_EXERCISE BRIEF:_ Your reply should consist solely of the lines from the start of the material below through the line containing "module joy_dir_chan", reproduced exactly.

# # # # #

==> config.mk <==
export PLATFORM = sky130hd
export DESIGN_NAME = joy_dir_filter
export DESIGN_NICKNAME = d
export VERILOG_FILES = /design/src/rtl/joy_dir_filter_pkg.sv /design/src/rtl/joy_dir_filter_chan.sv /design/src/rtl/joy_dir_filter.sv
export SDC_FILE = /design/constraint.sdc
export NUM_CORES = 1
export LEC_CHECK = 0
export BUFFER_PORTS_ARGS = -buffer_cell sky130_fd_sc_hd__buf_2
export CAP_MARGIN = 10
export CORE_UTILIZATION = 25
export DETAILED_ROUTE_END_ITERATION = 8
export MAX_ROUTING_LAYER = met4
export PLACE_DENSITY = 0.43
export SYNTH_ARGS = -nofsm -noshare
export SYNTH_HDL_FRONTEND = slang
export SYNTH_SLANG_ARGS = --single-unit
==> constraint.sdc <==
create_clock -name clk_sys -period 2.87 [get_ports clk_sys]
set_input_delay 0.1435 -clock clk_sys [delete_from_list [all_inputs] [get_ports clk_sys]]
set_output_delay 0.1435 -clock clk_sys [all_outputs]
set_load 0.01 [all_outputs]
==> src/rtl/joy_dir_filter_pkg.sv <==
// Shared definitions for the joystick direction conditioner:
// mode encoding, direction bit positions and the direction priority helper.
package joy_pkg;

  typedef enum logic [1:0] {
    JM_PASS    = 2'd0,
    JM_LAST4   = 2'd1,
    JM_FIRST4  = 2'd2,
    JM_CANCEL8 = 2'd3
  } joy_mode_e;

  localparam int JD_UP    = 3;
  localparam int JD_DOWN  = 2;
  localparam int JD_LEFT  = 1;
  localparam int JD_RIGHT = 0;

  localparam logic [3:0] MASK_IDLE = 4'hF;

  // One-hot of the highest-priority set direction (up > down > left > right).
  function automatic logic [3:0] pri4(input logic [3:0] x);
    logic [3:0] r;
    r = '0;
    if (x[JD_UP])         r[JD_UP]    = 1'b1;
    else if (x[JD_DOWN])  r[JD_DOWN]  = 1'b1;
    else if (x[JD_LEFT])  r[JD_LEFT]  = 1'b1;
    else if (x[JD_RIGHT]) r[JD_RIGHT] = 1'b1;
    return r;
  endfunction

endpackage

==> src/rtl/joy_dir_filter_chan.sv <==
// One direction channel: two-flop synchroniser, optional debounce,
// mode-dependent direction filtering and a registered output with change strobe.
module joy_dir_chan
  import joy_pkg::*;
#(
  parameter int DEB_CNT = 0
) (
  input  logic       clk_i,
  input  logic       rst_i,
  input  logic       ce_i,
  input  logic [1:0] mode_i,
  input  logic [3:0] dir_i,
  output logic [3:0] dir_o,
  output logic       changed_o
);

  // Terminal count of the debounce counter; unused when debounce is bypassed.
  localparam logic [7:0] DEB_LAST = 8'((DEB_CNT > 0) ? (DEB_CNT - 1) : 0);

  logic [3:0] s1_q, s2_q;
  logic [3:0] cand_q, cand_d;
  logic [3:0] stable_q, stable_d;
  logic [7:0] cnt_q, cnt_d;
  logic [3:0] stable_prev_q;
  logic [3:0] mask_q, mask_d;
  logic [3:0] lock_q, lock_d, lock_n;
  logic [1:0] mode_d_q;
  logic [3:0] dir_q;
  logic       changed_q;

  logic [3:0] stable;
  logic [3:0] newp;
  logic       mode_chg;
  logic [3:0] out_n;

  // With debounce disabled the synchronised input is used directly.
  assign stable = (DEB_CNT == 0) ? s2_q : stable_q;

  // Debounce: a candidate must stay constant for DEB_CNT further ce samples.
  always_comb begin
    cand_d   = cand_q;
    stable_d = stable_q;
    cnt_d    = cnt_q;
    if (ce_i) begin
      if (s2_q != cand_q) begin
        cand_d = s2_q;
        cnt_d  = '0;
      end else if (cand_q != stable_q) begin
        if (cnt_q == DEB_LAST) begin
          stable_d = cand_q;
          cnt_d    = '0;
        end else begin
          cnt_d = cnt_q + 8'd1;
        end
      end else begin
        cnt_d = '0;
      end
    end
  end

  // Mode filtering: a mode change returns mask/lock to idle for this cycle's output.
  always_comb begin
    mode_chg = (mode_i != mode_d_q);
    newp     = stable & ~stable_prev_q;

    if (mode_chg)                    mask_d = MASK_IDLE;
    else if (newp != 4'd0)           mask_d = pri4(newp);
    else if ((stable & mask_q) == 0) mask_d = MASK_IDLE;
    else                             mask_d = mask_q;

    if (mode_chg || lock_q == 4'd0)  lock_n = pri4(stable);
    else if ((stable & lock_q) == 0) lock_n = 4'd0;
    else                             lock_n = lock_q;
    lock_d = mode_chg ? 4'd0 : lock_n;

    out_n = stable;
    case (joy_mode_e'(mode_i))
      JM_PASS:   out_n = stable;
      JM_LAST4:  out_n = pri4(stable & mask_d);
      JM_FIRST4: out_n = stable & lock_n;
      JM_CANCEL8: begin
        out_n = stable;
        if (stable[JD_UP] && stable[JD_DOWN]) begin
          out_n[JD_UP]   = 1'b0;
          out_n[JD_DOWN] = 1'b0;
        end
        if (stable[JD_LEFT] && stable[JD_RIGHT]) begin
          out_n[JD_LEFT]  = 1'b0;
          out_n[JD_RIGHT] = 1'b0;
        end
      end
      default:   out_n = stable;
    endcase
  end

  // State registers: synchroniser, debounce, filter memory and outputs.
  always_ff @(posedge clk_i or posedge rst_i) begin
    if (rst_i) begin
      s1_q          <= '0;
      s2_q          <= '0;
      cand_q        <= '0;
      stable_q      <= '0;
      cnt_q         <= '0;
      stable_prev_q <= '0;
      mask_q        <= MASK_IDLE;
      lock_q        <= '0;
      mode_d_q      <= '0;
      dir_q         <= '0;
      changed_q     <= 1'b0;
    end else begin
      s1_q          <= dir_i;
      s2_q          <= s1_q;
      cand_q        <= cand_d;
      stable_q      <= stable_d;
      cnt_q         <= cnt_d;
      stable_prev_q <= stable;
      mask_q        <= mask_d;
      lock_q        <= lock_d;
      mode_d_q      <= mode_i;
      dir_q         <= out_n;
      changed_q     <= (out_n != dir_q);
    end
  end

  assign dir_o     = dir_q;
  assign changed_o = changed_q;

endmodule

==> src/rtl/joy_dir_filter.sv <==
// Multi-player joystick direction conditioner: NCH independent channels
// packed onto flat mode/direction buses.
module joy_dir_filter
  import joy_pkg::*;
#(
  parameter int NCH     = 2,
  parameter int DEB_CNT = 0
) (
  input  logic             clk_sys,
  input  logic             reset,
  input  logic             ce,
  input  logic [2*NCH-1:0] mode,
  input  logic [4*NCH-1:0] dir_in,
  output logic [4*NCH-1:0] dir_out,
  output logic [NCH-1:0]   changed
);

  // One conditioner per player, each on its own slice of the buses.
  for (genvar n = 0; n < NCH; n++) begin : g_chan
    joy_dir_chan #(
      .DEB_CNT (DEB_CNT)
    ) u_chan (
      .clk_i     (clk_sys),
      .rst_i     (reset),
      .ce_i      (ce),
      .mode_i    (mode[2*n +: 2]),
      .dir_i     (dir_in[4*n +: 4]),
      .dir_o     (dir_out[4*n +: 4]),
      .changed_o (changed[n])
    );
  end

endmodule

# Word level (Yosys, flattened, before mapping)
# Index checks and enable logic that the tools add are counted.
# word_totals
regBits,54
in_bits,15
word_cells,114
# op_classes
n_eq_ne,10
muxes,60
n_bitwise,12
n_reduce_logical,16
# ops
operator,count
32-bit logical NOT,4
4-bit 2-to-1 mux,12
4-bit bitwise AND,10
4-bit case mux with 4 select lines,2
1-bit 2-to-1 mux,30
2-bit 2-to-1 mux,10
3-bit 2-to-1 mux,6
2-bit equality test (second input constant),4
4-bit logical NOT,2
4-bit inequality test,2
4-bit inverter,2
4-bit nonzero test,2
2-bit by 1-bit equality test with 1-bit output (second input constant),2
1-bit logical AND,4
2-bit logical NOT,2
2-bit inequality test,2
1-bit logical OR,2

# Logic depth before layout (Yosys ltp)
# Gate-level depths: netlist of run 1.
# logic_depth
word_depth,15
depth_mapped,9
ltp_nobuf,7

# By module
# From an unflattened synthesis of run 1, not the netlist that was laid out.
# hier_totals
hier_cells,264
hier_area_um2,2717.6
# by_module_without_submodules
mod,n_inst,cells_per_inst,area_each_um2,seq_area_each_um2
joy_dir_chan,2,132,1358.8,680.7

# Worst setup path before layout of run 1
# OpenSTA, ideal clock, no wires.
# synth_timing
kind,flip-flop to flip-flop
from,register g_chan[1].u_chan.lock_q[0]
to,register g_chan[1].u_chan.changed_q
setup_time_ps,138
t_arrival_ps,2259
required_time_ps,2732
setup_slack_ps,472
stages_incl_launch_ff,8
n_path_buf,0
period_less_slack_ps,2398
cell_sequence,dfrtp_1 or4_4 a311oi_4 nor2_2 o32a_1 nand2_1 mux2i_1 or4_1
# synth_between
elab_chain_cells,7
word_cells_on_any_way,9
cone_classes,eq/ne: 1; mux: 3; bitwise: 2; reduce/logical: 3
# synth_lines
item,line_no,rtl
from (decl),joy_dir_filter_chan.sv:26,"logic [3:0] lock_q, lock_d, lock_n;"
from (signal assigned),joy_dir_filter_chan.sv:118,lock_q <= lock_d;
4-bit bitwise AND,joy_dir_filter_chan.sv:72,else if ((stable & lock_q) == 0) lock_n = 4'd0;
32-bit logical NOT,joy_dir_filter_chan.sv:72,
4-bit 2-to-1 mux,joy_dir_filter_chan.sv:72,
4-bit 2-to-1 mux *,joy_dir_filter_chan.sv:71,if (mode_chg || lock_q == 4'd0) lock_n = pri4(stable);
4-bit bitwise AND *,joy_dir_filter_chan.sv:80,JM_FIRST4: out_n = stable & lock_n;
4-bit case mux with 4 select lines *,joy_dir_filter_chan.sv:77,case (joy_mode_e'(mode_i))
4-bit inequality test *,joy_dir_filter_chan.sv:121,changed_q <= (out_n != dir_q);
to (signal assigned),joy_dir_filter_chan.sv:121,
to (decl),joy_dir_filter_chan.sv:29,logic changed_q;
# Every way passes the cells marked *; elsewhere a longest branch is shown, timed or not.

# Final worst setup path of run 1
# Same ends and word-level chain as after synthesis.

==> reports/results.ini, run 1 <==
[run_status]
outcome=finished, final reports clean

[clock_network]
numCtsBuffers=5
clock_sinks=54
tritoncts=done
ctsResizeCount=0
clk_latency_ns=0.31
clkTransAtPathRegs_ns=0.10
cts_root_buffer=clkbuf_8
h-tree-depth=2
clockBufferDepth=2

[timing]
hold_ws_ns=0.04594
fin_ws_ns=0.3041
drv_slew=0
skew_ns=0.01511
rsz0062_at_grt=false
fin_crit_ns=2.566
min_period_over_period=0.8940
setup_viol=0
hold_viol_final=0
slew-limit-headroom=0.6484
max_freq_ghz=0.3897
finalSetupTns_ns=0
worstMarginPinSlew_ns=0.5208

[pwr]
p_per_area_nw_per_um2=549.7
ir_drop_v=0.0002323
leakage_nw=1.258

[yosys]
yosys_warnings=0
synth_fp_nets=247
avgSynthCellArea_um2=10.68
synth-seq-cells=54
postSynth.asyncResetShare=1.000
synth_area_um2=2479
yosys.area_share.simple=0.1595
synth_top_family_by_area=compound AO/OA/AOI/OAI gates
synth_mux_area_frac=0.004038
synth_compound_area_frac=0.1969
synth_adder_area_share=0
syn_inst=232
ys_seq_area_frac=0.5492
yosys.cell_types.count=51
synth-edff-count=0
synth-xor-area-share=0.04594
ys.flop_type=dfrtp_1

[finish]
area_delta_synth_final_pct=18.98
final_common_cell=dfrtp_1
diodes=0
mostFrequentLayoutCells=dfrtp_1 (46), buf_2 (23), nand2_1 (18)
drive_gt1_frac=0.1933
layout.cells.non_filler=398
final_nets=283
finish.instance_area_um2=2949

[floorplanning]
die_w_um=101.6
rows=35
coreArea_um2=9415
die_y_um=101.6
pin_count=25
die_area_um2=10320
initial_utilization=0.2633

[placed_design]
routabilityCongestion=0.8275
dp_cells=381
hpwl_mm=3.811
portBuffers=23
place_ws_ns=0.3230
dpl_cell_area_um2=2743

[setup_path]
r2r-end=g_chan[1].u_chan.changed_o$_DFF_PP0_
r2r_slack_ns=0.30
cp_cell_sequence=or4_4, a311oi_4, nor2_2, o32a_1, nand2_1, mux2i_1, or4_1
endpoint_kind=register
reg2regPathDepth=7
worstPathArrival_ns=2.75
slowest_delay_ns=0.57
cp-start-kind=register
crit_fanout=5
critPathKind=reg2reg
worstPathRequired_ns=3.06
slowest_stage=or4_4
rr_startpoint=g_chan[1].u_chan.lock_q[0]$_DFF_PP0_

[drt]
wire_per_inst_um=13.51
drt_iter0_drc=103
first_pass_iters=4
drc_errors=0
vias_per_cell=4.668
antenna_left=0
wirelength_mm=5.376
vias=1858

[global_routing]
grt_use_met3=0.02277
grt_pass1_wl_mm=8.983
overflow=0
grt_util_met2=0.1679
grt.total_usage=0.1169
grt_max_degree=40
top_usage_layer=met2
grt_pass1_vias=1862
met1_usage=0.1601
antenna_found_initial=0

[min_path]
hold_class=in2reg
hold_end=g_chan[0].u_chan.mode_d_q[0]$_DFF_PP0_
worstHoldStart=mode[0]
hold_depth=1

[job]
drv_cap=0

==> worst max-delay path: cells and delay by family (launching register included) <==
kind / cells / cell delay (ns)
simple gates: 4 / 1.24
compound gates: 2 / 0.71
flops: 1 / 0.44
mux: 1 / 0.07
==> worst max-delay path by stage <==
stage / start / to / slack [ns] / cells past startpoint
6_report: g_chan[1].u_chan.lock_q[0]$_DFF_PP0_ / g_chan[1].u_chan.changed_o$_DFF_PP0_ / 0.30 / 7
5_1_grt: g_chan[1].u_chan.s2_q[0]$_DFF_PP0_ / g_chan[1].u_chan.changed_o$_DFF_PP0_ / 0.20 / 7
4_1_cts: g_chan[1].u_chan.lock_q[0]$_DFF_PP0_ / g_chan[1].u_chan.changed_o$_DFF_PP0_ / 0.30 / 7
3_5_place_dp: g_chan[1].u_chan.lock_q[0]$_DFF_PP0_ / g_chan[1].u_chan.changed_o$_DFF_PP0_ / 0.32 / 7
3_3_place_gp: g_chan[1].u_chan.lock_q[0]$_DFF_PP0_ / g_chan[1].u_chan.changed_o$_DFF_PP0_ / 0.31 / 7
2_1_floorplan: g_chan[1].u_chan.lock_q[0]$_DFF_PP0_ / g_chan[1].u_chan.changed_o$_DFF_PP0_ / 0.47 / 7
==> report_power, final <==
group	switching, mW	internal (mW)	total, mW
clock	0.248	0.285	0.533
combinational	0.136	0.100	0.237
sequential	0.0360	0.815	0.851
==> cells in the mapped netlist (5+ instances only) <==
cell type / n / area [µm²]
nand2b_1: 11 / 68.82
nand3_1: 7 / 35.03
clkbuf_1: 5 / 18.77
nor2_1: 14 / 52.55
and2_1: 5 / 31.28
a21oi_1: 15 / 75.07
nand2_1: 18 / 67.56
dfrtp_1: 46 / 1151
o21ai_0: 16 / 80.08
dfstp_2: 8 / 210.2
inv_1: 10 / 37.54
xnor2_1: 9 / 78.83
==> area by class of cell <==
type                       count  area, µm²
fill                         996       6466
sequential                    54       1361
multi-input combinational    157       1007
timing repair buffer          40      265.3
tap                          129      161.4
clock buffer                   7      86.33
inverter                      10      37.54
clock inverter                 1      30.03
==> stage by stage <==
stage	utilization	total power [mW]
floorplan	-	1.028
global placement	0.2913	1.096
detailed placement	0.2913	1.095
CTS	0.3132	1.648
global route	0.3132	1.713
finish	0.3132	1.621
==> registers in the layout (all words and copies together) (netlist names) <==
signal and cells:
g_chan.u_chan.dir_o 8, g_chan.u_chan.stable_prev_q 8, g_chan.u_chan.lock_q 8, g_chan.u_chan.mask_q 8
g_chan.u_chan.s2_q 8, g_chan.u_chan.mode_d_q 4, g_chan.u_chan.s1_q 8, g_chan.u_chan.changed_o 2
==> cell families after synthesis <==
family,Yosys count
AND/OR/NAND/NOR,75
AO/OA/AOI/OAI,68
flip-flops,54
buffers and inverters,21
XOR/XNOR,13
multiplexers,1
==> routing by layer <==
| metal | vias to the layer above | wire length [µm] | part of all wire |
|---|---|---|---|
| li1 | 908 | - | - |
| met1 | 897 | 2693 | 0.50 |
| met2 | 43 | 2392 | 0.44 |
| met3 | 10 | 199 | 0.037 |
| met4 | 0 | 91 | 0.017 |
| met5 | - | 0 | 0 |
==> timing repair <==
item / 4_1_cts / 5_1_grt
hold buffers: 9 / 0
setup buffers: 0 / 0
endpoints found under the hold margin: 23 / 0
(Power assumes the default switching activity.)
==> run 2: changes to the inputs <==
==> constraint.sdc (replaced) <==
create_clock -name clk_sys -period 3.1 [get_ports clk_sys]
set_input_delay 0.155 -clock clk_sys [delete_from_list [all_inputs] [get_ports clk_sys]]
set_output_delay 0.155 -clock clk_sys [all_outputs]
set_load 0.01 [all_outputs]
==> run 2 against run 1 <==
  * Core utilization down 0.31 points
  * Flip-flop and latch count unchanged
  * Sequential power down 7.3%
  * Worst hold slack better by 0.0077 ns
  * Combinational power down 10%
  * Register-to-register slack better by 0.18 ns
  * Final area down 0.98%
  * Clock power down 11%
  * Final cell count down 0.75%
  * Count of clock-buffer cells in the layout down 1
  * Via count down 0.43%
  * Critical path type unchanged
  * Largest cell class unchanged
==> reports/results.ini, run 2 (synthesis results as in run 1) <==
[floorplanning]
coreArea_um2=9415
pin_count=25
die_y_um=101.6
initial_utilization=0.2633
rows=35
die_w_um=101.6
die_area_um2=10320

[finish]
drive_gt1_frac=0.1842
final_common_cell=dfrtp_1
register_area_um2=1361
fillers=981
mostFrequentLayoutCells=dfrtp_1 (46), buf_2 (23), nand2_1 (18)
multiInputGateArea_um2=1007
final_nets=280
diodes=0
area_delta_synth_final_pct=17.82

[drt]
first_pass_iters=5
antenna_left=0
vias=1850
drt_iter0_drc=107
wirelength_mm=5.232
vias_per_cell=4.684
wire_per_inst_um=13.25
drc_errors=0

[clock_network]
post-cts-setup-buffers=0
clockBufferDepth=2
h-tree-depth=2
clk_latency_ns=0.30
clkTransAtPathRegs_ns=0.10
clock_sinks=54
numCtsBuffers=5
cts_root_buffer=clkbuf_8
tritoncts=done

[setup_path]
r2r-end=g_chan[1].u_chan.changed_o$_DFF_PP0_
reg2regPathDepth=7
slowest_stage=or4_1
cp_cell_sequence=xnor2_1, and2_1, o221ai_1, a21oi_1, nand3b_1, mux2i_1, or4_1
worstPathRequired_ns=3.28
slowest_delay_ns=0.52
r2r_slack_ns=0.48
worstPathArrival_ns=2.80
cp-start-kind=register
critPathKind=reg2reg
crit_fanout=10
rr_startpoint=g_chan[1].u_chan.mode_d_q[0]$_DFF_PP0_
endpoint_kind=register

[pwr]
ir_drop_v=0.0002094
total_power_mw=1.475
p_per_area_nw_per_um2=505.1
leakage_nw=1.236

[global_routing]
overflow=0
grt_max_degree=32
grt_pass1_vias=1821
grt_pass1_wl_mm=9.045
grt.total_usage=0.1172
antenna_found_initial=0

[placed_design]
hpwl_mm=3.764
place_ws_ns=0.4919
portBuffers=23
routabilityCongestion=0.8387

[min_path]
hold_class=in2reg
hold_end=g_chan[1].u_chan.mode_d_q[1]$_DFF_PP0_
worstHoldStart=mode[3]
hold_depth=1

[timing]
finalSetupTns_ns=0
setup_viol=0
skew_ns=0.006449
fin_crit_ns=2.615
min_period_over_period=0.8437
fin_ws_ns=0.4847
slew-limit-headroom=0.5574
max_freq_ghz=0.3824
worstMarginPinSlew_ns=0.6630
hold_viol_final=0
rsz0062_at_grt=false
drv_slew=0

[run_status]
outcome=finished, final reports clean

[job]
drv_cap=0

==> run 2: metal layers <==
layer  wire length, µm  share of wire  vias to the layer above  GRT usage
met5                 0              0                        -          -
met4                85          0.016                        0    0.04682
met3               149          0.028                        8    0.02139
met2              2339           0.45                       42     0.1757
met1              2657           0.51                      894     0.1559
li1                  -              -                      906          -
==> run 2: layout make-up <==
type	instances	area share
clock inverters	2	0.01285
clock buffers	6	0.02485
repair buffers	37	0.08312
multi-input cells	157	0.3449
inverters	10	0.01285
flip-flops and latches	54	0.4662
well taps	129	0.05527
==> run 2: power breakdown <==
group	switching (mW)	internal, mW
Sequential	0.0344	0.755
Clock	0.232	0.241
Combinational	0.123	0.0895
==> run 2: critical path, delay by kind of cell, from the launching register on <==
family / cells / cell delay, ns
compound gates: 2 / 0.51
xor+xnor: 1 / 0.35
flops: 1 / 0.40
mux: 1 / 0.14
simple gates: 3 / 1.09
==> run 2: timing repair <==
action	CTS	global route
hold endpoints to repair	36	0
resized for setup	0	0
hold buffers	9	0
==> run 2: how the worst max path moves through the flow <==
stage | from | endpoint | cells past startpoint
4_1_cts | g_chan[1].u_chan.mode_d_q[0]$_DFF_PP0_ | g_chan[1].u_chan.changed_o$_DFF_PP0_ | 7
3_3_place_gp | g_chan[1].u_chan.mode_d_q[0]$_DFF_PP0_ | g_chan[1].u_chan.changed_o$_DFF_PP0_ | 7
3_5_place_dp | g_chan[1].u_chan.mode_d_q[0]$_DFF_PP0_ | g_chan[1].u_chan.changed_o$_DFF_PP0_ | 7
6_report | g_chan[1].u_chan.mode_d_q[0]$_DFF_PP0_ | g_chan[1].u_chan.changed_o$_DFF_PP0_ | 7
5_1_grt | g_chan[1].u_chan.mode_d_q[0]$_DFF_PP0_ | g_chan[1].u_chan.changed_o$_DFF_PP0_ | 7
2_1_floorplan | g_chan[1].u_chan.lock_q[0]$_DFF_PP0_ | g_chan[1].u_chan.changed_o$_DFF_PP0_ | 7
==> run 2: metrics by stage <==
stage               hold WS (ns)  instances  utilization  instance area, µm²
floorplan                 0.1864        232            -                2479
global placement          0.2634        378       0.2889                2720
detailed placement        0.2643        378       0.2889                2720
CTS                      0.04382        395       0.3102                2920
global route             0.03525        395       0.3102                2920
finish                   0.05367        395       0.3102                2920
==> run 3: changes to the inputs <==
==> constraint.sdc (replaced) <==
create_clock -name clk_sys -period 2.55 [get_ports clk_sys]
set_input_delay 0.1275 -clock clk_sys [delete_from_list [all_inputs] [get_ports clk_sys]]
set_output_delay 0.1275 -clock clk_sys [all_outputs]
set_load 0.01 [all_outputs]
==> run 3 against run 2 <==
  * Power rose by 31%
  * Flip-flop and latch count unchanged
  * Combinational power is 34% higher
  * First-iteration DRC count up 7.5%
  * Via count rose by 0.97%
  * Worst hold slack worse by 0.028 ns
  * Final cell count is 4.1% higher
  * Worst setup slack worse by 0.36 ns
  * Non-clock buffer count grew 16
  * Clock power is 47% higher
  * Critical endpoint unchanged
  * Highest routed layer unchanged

# # # # #

_ANSWER TO THE EXERCISE:_
==> config.mk <==
export PLATFORM = sky130hd
export DESIGN_NAME = joy_dir_filter
export DESIGN_NICKNAME = d
export VERILOG_FILES = /design/src/rtl/joy_dir_filter_pkg.sv /design/src/rtl/joy_dir_filter_chan.sv /design/src/rtl/joy_dir_filter.sv
export SDC_FILE = /design/constraint.sdc
export NUM_CORES = 1
export LEC_CHECK = 0
export BUFFER_PORTS_ARGS = -buffer_cell sky130_fd_sc_hd__buf_2
export CAP_MARGIN = 10
export CORE_UTILIZATION = 25
export DETAILED_ROUTE_END_ITERATION = 8
export MAX_ROUTING_LAYER = met4
export PLACE_DENSITY = 0.43
export SYNTH_ARGS = -nofsm -noshare
export SYNTH_HDL_FRONTEND = slang
export SYNTH_SLANG_ARGS = --single-unit
==> constraint.sdc <==
create_clock -name clk_sys -period 2.87 [get_ports clk_sys]
set_input_delay 0.1435 -clock clk_sys [delete_from_list [all_inputs] [get_ports clk_sys]]
set_output_delay 0.1435 -clock clk_sys [all_outputs]
set_load 0.01 [all_outputs]
==> src/rtl/joy_dir_filter_pkg.sv <==
// Shared definitions for the joystick direction conditioner:
// mode encoding, direction bit positions and the direction priority helper.
package joy_pkg;

  typedef enum logic [1:0] {
    JM_PASS    = 2'd0,
    JM_LAST4   = 2'd1,
    JM_FIRST4  = 2'd2,
    JM_CANCEL8 = 2'd3
  } joy_mode_e;

  localparam int JD_UP    = 3;
  localparam int JD_DOWN  = 2;
  localparam int JD_LEFT  = 1;
  localparam int JD_RIGHT = 0;

  localparam logic [3:0] MASK_IDLE = 4'hF;

  // One-hot of the highest-priority set direction (up > down > left > right).
  function automatic logic [3:0] pri4(input logic [3:0] x);
    logic [3:0] r;
    r = '0;
    if (x[JD_UP])         r[JD_UP]    = 1'b1;
    else if (x[JD_DOWN])  r[JD_DOWN]  = 1'b1;
    else if (x[JD_LEFT])  r[JD_LEFT]  = 1'b1;
    else if (x[JD_RIGHT]) r[JD_RIGHT] = 1'b1;
    return r;
  endfunction

endpackage

==> src/rtl/joy_dir_filter_chan.sv <==
// One direction channel: two-flop synchroniser, optional debounce,
// mode-dependent direction filtering and a registered output with change strobe.
module joy_dir_chan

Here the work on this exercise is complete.